Stored data:
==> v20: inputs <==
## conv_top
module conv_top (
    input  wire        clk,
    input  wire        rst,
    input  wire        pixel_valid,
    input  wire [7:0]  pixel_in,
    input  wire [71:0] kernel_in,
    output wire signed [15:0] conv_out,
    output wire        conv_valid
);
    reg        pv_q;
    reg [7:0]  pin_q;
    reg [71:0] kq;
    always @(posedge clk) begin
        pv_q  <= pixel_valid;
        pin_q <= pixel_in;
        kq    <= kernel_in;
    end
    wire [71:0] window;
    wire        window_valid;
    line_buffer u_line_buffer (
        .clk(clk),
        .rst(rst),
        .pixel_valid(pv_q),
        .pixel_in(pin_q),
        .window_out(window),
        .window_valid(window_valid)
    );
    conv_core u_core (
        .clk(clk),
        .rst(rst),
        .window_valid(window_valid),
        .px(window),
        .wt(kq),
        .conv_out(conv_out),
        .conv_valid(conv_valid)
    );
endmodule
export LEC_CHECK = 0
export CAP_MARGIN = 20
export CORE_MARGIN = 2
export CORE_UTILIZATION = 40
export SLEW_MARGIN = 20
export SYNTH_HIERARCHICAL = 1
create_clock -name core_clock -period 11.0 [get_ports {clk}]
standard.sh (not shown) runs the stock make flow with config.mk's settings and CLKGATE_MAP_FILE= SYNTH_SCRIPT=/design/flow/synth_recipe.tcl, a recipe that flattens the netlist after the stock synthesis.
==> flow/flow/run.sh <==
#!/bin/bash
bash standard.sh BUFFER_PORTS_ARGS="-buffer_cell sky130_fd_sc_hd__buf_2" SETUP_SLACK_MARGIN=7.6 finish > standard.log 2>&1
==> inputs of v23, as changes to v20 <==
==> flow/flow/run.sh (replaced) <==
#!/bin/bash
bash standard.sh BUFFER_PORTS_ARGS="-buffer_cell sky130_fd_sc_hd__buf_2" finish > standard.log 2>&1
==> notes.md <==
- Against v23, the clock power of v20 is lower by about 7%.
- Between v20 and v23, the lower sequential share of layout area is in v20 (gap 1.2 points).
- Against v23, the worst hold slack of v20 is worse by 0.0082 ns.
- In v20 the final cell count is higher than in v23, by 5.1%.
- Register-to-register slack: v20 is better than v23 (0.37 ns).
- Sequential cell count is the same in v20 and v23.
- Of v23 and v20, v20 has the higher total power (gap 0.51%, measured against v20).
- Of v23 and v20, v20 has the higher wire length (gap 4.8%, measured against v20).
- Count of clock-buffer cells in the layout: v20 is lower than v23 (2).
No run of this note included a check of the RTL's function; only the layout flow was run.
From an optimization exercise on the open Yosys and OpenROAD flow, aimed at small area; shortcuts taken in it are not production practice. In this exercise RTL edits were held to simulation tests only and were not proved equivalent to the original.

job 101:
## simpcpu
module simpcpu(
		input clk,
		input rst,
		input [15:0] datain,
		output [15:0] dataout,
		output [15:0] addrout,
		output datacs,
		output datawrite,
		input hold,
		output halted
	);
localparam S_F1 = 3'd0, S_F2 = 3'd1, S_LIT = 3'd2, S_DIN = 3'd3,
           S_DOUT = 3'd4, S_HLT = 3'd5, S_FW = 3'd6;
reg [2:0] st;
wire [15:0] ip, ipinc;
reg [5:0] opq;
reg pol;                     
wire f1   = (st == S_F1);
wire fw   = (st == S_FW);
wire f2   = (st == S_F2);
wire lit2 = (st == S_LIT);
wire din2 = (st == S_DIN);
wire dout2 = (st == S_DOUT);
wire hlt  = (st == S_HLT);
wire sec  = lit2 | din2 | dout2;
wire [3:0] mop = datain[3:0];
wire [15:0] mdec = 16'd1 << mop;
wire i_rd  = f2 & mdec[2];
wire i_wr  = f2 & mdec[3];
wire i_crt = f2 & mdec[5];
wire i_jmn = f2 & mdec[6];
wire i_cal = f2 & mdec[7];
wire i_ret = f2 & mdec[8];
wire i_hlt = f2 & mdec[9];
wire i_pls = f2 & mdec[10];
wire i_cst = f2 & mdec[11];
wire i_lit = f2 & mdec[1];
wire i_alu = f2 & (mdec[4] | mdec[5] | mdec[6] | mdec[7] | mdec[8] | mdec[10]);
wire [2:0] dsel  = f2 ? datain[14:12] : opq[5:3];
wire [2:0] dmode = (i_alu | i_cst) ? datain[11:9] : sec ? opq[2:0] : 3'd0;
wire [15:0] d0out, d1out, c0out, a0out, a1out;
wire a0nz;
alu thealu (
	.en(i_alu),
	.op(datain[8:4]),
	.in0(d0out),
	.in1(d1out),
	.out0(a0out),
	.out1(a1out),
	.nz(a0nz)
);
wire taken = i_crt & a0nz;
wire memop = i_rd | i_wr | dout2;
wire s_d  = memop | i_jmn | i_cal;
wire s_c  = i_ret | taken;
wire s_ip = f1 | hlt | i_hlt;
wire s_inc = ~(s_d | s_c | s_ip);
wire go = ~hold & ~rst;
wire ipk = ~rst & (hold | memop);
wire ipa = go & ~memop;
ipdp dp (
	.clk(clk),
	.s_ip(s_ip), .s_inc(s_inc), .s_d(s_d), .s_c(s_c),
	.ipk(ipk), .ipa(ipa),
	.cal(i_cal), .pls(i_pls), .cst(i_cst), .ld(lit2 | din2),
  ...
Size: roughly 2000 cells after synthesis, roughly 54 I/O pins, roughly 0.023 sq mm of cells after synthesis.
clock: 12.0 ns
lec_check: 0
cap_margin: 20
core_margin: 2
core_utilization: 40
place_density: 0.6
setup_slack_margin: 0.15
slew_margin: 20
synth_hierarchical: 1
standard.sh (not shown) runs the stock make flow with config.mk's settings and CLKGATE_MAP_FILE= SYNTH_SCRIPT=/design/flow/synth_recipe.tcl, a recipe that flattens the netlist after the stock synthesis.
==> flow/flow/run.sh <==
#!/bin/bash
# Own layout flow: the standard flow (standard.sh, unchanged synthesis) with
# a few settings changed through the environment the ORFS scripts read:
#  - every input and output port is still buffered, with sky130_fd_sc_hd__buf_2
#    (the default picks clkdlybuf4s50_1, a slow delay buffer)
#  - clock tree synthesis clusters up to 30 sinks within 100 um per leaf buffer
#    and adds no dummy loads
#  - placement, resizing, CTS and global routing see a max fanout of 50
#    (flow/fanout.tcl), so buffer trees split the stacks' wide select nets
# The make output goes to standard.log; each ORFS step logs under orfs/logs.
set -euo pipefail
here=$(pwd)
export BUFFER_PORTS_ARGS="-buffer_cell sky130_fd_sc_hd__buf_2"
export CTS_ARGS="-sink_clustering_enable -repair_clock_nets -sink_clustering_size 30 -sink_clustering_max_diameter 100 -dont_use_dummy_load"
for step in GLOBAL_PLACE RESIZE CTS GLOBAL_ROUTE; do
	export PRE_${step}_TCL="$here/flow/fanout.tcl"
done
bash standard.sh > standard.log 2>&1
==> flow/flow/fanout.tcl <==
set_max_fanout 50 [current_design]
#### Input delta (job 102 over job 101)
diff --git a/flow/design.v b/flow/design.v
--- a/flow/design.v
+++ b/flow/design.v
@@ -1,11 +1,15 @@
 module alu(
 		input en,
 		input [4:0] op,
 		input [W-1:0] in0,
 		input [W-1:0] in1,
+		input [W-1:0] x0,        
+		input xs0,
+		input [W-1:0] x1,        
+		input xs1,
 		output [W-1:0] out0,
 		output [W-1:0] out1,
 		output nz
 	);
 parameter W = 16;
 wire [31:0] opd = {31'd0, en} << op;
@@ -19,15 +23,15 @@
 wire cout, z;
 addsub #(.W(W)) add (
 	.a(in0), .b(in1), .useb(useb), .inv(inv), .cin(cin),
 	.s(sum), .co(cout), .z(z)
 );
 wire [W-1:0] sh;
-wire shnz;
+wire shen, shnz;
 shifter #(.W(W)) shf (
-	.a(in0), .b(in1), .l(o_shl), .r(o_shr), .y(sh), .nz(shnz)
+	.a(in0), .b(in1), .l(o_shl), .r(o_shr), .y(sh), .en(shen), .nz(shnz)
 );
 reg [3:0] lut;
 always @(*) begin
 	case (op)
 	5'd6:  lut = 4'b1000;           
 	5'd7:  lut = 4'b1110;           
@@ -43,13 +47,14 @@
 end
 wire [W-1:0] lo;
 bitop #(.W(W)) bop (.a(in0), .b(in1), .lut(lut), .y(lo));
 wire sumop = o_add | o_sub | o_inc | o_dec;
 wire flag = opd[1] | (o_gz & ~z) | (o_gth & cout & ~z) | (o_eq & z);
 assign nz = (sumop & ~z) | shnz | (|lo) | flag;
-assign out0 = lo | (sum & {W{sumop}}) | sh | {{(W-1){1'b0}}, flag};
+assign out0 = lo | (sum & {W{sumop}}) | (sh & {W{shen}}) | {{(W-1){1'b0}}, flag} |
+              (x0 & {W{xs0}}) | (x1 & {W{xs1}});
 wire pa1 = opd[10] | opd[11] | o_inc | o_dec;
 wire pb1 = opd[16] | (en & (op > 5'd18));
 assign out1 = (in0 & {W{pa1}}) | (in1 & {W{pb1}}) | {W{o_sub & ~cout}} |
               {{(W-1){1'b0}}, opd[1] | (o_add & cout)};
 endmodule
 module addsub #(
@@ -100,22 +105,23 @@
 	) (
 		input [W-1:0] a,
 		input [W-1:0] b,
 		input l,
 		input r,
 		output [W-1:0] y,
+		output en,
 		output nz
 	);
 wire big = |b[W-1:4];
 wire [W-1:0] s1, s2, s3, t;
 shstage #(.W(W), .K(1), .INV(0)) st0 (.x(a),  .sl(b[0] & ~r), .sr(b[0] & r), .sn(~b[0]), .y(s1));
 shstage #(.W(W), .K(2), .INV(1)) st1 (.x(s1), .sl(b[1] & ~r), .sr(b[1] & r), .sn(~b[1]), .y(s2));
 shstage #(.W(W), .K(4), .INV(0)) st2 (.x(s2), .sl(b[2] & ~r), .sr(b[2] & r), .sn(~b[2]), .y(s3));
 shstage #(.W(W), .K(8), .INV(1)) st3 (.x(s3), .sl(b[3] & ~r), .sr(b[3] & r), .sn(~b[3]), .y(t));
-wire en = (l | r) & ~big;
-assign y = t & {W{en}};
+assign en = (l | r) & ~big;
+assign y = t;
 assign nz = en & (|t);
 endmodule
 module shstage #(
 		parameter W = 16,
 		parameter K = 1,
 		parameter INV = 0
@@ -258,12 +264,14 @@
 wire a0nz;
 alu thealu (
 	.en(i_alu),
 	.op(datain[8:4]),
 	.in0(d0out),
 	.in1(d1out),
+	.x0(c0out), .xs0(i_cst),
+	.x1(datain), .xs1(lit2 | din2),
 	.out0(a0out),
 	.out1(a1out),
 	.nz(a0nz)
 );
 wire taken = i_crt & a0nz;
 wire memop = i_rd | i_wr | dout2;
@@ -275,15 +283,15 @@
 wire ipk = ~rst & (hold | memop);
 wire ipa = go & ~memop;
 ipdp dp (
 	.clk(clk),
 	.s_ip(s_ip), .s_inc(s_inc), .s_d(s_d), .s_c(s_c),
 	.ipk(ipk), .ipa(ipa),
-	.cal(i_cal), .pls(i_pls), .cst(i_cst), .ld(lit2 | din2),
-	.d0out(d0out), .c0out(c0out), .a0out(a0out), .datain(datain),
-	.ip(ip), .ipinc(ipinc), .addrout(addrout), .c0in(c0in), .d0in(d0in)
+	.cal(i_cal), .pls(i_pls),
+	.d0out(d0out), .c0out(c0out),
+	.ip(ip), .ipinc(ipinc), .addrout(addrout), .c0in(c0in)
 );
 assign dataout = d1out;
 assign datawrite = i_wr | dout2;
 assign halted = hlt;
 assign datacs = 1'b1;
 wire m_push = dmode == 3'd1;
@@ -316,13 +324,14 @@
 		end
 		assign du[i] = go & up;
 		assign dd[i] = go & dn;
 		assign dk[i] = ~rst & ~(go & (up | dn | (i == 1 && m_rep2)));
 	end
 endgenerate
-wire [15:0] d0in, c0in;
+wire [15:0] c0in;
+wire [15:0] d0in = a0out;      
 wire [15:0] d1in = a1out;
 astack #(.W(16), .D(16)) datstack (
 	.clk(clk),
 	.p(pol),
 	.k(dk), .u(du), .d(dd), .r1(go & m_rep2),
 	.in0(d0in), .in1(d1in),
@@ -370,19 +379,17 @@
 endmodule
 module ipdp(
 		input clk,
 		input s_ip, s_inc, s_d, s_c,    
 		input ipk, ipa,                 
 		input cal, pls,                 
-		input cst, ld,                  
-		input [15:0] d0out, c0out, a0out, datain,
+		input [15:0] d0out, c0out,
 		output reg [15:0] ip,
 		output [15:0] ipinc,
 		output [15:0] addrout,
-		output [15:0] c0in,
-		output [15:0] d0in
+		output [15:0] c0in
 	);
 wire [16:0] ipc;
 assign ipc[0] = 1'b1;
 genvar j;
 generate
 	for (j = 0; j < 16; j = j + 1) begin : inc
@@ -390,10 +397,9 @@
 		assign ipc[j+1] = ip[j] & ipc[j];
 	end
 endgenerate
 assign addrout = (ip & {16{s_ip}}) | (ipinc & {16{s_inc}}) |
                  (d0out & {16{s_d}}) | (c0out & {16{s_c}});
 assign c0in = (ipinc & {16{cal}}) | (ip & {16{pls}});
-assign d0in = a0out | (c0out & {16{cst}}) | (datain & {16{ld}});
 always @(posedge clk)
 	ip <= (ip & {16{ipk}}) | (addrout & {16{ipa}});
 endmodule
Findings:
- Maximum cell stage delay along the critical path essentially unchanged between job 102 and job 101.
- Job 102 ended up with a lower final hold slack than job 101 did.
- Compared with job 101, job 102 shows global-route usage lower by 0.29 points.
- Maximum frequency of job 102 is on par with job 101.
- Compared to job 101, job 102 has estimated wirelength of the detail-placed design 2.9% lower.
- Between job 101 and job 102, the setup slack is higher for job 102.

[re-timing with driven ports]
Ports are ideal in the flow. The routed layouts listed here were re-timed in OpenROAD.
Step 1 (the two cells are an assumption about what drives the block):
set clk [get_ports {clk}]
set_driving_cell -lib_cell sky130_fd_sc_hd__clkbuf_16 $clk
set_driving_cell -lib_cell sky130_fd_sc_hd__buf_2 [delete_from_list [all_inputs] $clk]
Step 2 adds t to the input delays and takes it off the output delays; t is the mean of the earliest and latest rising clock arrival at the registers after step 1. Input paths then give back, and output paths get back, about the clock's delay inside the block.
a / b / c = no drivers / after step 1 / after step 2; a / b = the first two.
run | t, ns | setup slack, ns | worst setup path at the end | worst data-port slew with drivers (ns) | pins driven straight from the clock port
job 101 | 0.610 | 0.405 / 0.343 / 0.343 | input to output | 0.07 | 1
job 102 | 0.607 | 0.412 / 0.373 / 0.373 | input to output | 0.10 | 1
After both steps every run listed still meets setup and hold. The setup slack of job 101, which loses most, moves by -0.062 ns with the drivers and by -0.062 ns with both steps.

§ Description of the task: Your answer should be the lines above from the one containing "- Against v23, the worst" through the one containing "- Count of clock-buffer", copied exactly and with both ends kept.

§ Answer to the exercise:
- Against v23, the worst hold slack of v20 is worse by 0.0082 ns.
- In v20 the final cell count is higher than in v23, by 5.1%.
- Register-to-register slack: v20 is better than v23 (0.37 ns).
- Sequential cell count is the same in v20 and v23.
- Of v23 and v20, v20 has the higher total power (gap 0.51%, measured against v20).
- Of v23 and v20, v20 has the higher wire length (gap 4.8%, measured against v20).
- Count of clock-buffer cells in the layout: v20 is lower than v23 (2).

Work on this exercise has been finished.